Fig 2. Western Blot and densitometric analysis of NF-κB, IκB-α, p-IκB-α, and GAPDH in chondrocytes.

Chondrocytes were treated with PBS buffer, IL-1β (10 ng/mL), or Pararama bristle extract (60 µg/mL). (A) Total protein extracts were prepared using RIPA lysis buffer containing protease inhibitors. Protein lysates (10 µg) were separated by 10% SDS-PAGE and transferred to nitrocellulose membranes. After blocking with PBS-BSA 5%, membranes were incubated with primary antibodies against IκB-α p-IκB-α, NF-κB, and GAPDH (all diluted 1:200).

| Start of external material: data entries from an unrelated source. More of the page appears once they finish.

==> pepper <==
// dut
module dut #(
    parameter int DATAW = 16
)(
    input  wire                 clk,
    input  wire                 rst_n,
    input  wire                 in_valid,
    output wire                 in_ready,
    input  wire signed [DATAW-1:0] in_data,
    output reg                  out_valid,
    input  wire                 out_ready,
    output reg signed [2*DATAW-1:0] out_data
);
make LEC_CHECK=0 CAP_MARGIN=5 CELL_PAD_IN_SITES_DETAIL_PLACEMENT=2 CELL_PAD_IN_SITES_GLOBAL_PLACEMENT=3 CORE_MARGIN=7 CORE_UTILIZATION=40 PLACE_DENSITY=0.6 SLEW_MARGIN=20 finish   # period 4.27 ns
run.sh (not shown) runs the stock make flow with config.mk's settings and CLKGATE_MAP_FILE=.
==> nickel (differences from pepper) <==
CAP_MARGIN = 20   (was 5)
CELL_PAD_IN_SITES_DETAIL_PLACEMENT = default   (was 2)
CELL_PAD_IN_SITES_GLOBAL_PLACEMENT = default   (was 3)
CORE_MARGIN = 2   (was 7)
CORE_UTILIZATION = 72   (was 40)
PLACE_DENSITY = 0.76   (was 0.6)
SETUP_SLACK_MARGIN = -0.44   (was default)
TNS_END_PERCENT = 5   (was default)
==> flow/constraint.sdc (replaced) <==
create_clock -name core_clock -period 5.83 [get_ports {clk}]
set_input_delay 1.1660 -clock core_clock [delete_from_list [all_inputs] [get_ports {clk}]]
set_output_delay 1.1660 -clock core_clock [all_outputs]
set_load 0.01 [all_outputs]
==> onyx (differences from pepper) <==
CAP_MARGIN = 20   (was 5)
CELL_PAD_IN_SITES_DETAIL_PLACEMENT = default   (was 2)
CELL_PAD_IN_SITES_GLOBAL_PLACEMENT = default   (was 3)
CORE_MARGIN = 2   (was 7)
==> flow/constraint.sdc (replaced) <==
create_clock -name core_clock -period 7.29 [get_ports {clk}]
set_input_delay 1.4580 -clock core_clock [delete_from_list [all_inputs] [get_ports {clk}]]
set_output_delay 1.4580 -clock core_clock [all_outputs]
set_load 0.01 [all_outputs]
==> quartz (differences from pepper) <==
CAP_MARGIN = 20   (was 5)
CELL_PAD_IN_SITES_DETAIL_PLACEMENT = default   (was 2)
CELL_PAD_IN_SITES_GLOBAL_PLACEMENT = default   (was 3)
CORE_MARGIN = 2   (was 7)
CORE_UTILIZATION = 68   (was 40)
==> flow/constraint.sdc (replaced) <==
create_clock -name core_clock -period 6.47 [get_ports {clk}]
set_input_delay 1.2940 -clock core_clock [delete_from_list [all_inputs] [get_ports {clk}]]
set_output_delay 1.2940 -clock core_clock [all_outputs]
set_load 0.01 [all_outputs]
==> qor summary <==
item	pepper	nickel	quartz	onyx
Status	stopped before the end	stopped before the end	failed layout checks	timing/DRC/antenna clean
Failing step	4_1_cts	5_1_grt	-	-
Violated checks	-	-	setup timing	-
Combinational Area	-	-	8830 sq um	8160 sq um
Slowest Stage Delay on Critical Path	-	-	0.61 ns	0.61 ns
Final design area excluding fillers	-	-	13800 sq um	12100 sq um
Clock root buffer	-	clkbuf_16	clkbuf_16	clkbuf_16
Horizontal die size	174 um	124 um	127 um	164 um
Number of maximum-capacitance constraint violations	-	-	0	0
Clock tree from TritonCTS	-	-	built	built
Max clock buf depth	-	2	2	2
Non-clock buffer area fraction after layout	-	-	18.8%	11.2%
Total number of cells along the worst setup path	-	-	20	21
Number of well-tap cells placed	-	-	184	330
Highest metal layer with signal wires	-	-	met5	met4
Via total after detailed routing	-	-	10200	7639
Placement-stage worst setup slack	-2.80 ns	-1.33 ns	-0.759 ns	-0.146 ns
Min-Delay Path Depth	-	-	2	2
Number of hold violations in the final report	-	-	0	0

Following washes, membranes were treated with secondary antibodies (diluted 1:7500) and developed using NBT and BCIP (Promega, USA). GAPDH served as a loading control. (B-D) Densitometric analysis was conducted using ImageJ software to quantify the band intensity of target proteins relative to GAPDH. Data were analyzed using one-way ANOVA and Tukey’s post hoc test, with significance levels indicated as (*) p ≤ 0.05, (**) p ≤ 0.01, (***) p ≤ 0.001, and (****) p ≤ 0.0001.